*Directions for this task*
Go over the lines below, and when one contains the word "tick", copy it.

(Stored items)
########

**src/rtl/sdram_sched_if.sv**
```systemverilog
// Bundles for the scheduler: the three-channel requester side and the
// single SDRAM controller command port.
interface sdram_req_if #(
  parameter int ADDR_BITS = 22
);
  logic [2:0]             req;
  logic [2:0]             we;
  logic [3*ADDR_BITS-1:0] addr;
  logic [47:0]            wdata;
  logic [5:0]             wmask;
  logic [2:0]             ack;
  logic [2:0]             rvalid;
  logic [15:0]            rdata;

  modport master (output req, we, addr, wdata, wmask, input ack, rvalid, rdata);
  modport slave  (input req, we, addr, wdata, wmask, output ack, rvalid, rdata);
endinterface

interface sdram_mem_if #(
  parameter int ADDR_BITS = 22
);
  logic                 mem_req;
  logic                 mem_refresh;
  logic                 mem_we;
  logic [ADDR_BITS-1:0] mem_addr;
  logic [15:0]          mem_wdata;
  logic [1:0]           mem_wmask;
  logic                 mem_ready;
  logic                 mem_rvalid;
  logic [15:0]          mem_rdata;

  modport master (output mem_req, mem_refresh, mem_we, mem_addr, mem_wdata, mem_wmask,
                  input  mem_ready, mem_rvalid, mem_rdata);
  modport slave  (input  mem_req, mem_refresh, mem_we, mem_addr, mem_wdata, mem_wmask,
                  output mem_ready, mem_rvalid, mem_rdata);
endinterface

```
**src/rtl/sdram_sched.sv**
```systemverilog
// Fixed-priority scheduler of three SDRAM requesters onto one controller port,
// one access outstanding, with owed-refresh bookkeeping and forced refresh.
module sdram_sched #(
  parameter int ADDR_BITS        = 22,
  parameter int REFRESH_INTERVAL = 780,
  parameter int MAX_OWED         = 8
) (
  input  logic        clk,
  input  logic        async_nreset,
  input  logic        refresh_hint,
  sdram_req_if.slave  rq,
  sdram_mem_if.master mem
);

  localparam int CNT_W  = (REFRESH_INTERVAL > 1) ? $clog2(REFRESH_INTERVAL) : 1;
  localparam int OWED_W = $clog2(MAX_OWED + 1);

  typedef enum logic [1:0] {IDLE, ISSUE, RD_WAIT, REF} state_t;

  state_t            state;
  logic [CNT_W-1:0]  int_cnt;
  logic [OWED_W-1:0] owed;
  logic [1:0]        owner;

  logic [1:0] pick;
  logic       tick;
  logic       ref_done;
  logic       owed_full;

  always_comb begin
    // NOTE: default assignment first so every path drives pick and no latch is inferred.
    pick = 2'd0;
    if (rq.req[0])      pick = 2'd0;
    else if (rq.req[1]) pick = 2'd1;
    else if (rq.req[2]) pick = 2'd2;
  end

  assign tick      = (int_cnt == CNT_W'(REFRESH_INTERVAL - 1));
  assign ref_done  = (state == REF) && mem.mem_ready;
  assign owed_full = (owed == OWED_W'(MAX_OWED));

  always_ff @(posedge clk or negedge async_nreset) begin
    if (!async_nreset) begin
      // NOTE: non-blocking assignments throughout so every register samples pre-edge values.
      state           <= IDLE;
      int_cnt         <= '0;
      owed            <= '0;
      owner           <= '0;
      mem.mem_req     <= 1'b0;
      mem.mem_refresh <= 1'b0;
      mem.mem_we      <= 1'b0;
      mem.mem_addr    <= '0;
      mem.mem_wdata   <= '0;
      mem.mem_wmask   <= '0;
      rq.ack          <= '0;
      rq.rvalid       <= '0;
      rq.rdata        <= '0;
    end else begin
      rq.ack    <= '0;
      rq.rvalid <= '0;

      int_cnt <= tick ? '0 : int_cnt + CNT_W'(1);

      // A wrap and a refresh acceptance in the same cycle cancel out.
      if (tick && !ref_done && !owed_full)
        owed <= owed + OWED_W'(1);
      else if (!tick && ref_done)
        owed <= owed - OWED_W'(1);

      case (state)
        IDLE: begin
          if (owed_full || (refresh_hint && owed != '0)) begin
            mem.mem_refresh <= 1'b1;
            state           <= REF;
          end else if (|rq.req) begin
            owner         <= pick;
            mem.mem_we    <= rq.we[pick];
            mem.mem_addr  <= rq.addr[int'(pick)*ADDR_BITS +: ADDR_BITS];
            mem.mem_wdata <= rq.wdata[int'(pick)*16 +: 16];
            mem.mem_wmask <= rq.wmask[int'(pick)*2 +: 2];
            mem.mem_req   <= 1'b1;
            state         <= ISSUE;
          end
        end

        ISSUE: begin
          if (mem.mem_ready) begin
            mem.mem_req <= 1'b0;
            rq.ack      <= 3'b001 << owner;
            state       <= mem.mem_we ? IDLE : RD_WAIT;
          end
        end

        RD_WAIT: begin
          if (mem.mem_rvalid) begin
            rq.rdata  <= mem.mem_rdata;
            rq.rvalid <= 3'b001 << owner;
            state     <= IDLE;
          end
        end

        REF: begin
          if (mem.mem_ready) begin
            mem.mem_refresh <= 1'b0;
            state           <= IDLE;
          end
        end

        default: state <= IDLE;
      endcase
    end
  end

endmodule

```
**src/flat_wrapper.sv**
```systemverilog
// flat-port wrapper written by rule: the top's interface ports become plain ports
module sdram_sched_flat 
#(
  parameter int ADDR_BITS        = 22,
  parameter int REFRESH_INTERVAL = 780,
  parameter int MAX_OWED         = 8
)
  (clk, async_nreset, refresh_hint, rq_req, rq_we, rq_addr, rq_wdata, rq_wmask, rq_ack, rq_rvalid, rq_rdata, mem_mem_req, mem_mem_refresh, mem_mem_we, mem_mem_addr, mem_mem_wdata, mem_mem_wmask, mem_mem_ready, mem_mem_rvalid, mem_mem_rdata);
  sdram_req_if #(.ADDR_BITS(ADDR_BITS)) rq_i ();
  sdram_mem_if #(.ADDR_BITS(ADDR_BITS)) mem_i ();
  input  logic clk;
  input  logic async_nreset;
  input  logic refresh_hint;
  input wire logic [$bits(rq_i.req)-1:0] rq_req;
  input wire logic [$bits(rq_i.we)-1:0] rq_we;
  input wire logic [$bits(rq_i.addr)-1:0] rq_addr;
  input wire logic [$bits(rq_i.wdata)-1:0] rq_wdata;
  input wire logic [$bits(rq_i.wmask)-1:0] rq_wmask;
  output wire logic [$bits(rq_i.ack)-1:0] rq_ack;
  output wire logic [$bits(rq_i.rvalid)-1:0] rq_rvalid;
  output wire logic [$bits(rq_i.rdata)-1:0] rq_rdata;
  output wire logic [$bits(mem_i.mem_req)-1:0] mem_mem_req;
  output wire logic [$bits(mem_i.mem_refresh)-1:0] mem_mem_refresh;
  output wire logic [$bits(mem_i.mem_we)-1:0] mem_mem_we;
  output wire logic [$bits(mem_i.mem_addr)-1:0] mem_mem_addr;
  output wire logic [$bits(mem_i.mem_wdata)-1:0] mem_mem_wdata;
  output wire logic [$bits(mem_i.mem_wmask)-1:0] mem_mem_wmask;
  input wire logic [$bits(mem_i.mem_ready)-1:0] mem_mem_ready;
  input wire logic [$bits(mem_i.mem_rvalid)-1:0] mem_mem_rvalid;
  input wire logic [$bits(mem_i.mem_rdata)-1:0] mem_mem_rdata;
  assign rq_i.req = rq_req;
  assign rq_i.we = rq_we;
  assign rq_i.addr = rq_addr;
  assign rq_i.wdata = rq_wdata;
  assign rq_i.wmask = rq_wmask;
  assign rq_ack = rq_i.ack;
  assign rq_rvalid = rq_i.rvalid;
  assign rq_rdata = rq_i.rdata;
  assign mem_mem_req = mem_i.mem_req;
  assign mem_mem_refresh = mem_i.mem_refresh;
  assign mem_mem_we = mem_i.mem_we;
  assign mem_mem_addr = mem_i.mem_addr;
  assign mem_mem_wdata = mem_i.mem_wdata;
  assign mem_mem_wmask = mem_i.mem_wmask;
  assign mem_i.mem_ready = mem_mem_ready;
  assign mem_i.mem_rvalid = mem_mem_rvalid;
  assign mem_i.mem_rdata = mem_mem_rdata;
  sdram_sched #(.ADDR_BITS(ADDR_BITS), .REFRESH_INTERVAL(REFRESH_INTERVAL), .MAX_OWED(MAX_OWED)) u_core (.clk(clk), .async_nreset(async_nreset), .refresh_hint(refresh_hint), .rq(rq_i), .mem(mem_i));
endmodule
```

########

*Exercise output*
  logic       tick;
  assign tick      = (int_cnt == CNT_W'(REFRESH_INTERVAL - 1));
      int_cnt <= tick ? '0 : int_cnt + CNT_W'(1);
      if (tick && !ref_done && !owed_full)
      else if (!tick && ref_done)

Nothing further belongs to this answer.